Gossamer Bio (NASDAQ:GOSS) shares dropped roughly 80% on Monday after the company announced that its investigational therapy seralutinib failed to achieve the primary endpoint in the Phase 3 PROSERA study targeting pulmonary arterial hypertension (PAH).
The trial reported a placebo-adjusted improvement in Six-Minute Walk Distance (6MWD) of 13.3 meters at Week 24, with a p-value of 0.0320, falling short of the study’s predefined statistical significance threshold of 0.025. Patients treated with seralutinib recorded a median improvement of 28.2 meters from baseline, compared with a 13.5-meter median improvement among those receiving placebo.
Although the primary endpoint was not met, the therapy demonstrated positive signals in certain subgroups. Among the prespecified intermediate- and high-risk patient group, comprising 234 participants, seralutinib achieved a placebo-adjusted improvement of 20.0 meters in 6MWD with a p-value of 0.0207. The strongest treatment effect was observed in North America, where the drug showed a 25.9-meter placebo-adjusted improvement, though this result did not reach statistical significance.
Results for a key secondary endpoint indicated that seralutinib reduced NT-proBNP levels by 120.4 ng/L relative to placebo at Week 24. In patients with connective tissue disease-associated PAH, the treatment delivered a placebo-adjusted gain of 37.0 meters in six-minute walk distance.
The drug was generally well tolerated, with treatment-emergent adverse events reported in 86.5% of patients receiving seralutinib compared with 80.5% in the placebo group. Cough was the most commonly reported side effect, affecting 37.0% of patients treated with the drug.

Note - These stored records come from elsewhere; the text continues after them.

## src/rtl/result_collector.sv

```systemverilog
`default_nettype none
// ============================================================================
// Module      : result_collector
// Description : Gathers NUM_RES ALU result words into a local buffer, tracks
//               the running unsigned maximum and replays the words in order
//               over a valid/ready stream, then pulses done.
// Revision    : 1.0 - initial release
// ============================================================================
module result_collector #(
    parameter int DATA_W  = 19,
    parameter int NUM_RES = 16
) (
    input  logic              clk,
    input  logic              rst,
    input  logic              start_in,
    input  logic              res_valid,
    input  logic [DATA_W-1:0] res_data,
    output logic              res_ready,
    output logic              out_valid,
    input  logic              out_ready,
    output logic [DATA_W-1:0] out_data,
    output logic              out_last,
    output logic [DATA_W-1:0] max_val,
    output logic              busy,
    output logic              done,
    output logic              err_drop
);

    localparam int c_PTR_W = (NUM_RES > 1) ? $clog2(NUM_RES) : 1;
    localparam logic [c_PTR_W-1:0] c_LAST_IDX = c_PTR_W'(NUM_RES - 1);

    typedef enum logic [1:0] {
        S_IDLE    = 2'd0,
        S_COLLECT = 2'd1,
        S_READOUT = 2'd2,
        S_DONE    = 2'd3
    } state_t;

    state_t              r_state;
    logic [c_PTR_W-1:0]  r_wr_ptr;
    logic [c_PTR_W-1:0]  r_rd_ptr;
    logic [DATA_W-1:0]   r_max_val;
    logic                r_err_drop;
    logic [DATA_W-1:0]   r_buf [NUM_RES];

    logic                w_accept;
    logic                w_drop;

    // A word is taken only while collecting; any other valid word is lost
    assign w_accept = (r_state == S_COLLECT) && res_valid;
    assign w_drop   = (r_state != S_COLLECT) && res_valid;

    // Control FSM with pointers, running maximum and sticky drop flag
    always_ff @(posedge clk or posedge rst) begin
        if (rst) begin
            r_state    <= S_IDLE;
            r_wr_ptr   <= '0;
            r_rd_ptr   <= '0;
            r_max_val  <= '0;
            r_err_drop <= 1'b0;
        end else begin
            if (w_drop) begin
                r_err_drop <= 1'b1;
            end
            case (r_state)
                S_IDLE: begin
                    // A new job clears the statistics of the previous one
                    if (start_in) begin
                        r_state    <= S_COLLECT;
                        r_wr_ptr   <= '0;
                        r_rd_ptr   <= '0;
                        r_max_val  <= '0;
                        r_err_drop <= 1'b0;
                    end
                end
                S_COLLECT: begin
                    if (res_valid) begin
                        r_wr_ptr <= r_wr_ptr + 1'b1;
                        if (res_data > r_max_val) begin
                            r_max_val <= res_data;
                        end
                        if (r_wr_ptr == c_LAST_IDX) begin
                            r_state <= S_READOUT;
                        end
                    end
                end
                S_READOUT: begin
                    if (out_ready) begin
                        r_rd_ptr <= r_rd_ptr + 1'b1;
                        if (r_rd_ptr == c_LAST_IDX) begin
                            r_state <= S_DONE;
                        end
                    end
                end
                S_DONE: begin
                    r_state <= S_IDLE;
                end
                default: begin
                    r_state <= S_IDLE;
                end
            endcase
        end
    end

    // Result storage; contents are never read before being written in a job
    always_ff @(posedge clk) begin
        if (w_accept) begin
            r_buf[r_wr_ptr] <= res_data;
        end
    end

    // Outputs decode directly from the state register so reset acts at once
    assign res_ready = (r_state == S_COLLECT);
    assign out_valid = (r_state == S_READOUT);
    assign out_data  = (r_state == S_READOUT) ? r_buf[r_rd_ptr] : '0;
    assign out_last  = (r_state == S_READOUT) && (r_rd_ptr == c_LAST_IDX);
    assign busy      = (r_state != S_IDLE);
    assign done      = (r_state == S_DONE);
    assign max_val   = r_max_val;
    assign err_drop  = r_err_drop;

endmodule
`default_nettype wire

```

## config.mk

```make
export PLATFORM = sky130hd
export DESIGN_NAME = result_collector
export DESIGN_NICKNAME = d
export VERILOG_FILES = /design/src/rtl/result_collector.sv
export SDC_FILE = /design/constraint.sdc
export NUM_CORES = 1
export LEC_CHECK = 0
export BUFFER_PORTS_ARGS = -buffer_cell sky130_fd_sc_hd__buf_2
export CAP_MARGIN = 30
export CORE_ASPECT_RATIO = 1.5
export CORE_UTILIZATION = 25
export DETAILED_ROUTE_END_ITERATION = 6
export HOLD_SLACK_MARGIN = 0.1
export SLEW_MARGIN = 10
export SYNTH_ARGS = -nofsm -noshare
export SYNTH_HDL_FRONTEND = slang
export SYNTH_SLANG_ARGS = --single-unit
export TNS_END_PERCENT = 100
```

## constraint.sdc

```tcl
create_clock -name clk -period 3 [get_ports clk]
set_input_delay 0.15 -clock clk [delete_from_list [all_inputs] [get_ports clk]]
set_output_delay 0.15 -clock clk [all_outputs]
set_load 0.005 [all_outputs]
```

==> metrics.csv <==
stage;metric;value;unit
min_path;Hold Path Origin;res_data[14];
floorplanning;Chip Width;197;um
logic_synthesis;commonest cells in the synthesized netlist;304 x edfxtp_1, 95 x mux4_2, 45 x inv_1;
timing;RSZ-0062 raised after global routing;false;
final_layout;final core utilization;30.1;%
final_layout;Layout area overhead;18.8;%
timing;Setup Skew;0.0134;ns
final_layout;layout cells sized above 1;28.8;%
drt;drt pass-1 iters;5;
place;post-detail-place hpwl;22800;um
floorplanning;Core ar.;56000;um2
outcome;outcome;finished clean;
global_route;initial antenna violation count;0;
logic_synthesis;Post-synth EDFFs;304;
min_path;Hold Crit Endpoint;r_buf[1][14]$_DFFE_PP_;
power_and_ir_drop;P_leak;5.51;nW
power_and_ir_drop;peak supply drop;0.460;mV
min_path;worst hold path type;input port to flop;
power_and_ir_drop;total power;0.0133;W
setup_path;endpoint type of the worst setup path;primary output;
power_and_ir_drop;Pwr Density;791;nW/um2
logic_synthesis;Synth Warn #;0;
drt;initial drt markers;620;
setup_path;element type at the critical path start;flop;
setup_path;FF-to-FF setup slack;0.49;ns
logic_synthesis;most numerous cell in the Yosys netlist;edfxtp_1;
timing;Final period util;96.2;%
global_route;largest net degree at the start of global routing;39;
setup_path;critical path class;flop to primary output;
drt;Total Routed Length;36600;um
floorplanning;die area;57700;um2
floorplanning;I/O pin total;68;
timing;final setup fails;0;
timing;min Tclk post-route;2.89;ns
setup_path;CP max FO;27;
timing;post-route setup TNS;0;ns
cts;Clock Pin Slew Worst Setup and Hold Paths;0.07;ns
place;IO buf count;67;
cts;worst-skew pair later-pin latency;0.56;ns
drt;via count;7751;
drt;DR WL/cell;21.9;um
logic_synthesis;post-synthesis instance area;14200;um2
cts;H-tree depth;1;
place;Final GP Congestion;0.789;
cts;Max Buffers Root-to-Sink;3;
floorplanning;Die Y;294;um
logic_synthesis;top_reg_cell synth;edfxtp_1;
setup_path;reg2reg start;r_state[0]$_DFFE_PP0P_;
timing;Worst-Margin Slew;0.799;ns
logic_synthesis;syn nets;831;
cts;CTS Root Cell;clkbuf_16;
place;dpl cells;1595;
timing;final hold viol count;0;
timing;Max Freq;346;MHz
logic_synthesis;Post-synth ARST share;8.98;%
floorplanning;row count;106;
logic_synthesis;#FFs+latches synth;334;
global_route;first-pass GRT wire length;53700;um
run;maxcap violations;0;
global_route;GR Overflow Total;0;
logic_synthesis;area fraction of the dominant cell type after synthesis;64.3;%
drt;DRC;0;
floorplanning;Initial Utilization;25.3;%
setup_path;Reg2Reg Depth;8;
timing;Slew Limit Fails;0;
logic_synthesis;Syn Area/Cell;18.2;um2
final_layout;Post-Layout Cell Count;1672;
logic_synthesis;Synth area leaders;edfxtp_1 64%, mux4_2 15%, dfrtp_1 5.3%, ha_1 2.5%, and2_1 1.5%;
cts;CTS Sinks;334;
final_layout;Final nets;947;
logic_synthesis;number of library cell types mapped by synthesis;40;
drt;antenna viol nets, final;0;
logic_synthesis;register area share after synthesis;69.6;%
min_path;Min-Delay Path Depth;2;
setup_path;WP data arrival;2.74;ns
global_route;number of global-route vias before repair;8122;
final_layout;Inserted Diodes;0;
cts;TritonCTS Buffers;31;
setup_path;RR Endpoint;max_val[14]$_DFFE_PP0P_;
global_route;Overall Global Routing Usage;12.7;%
logic_synthesis;Post-Synthesis Cells;779;
drt;vias per inst;4.64;
timing;slew margin rel.;46.7;%
logic_synthesis;Synth area leader;edfxtp_1;
cts;CTS tree;yes;
setup_path;critical path required time;2.85;ns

Gossamer Bio said it plans to engage with the U.S. Food and Drug Administration to determine next steps for the development program. The company has also paused enrollment in its SERANATA study while it assesses the implications of the PROSERA findings, including regional differences in placebo response. The trial population included 55% of patients receiving triple or quadruple background PAH therapies and 61% on prostacyclin-based treatment.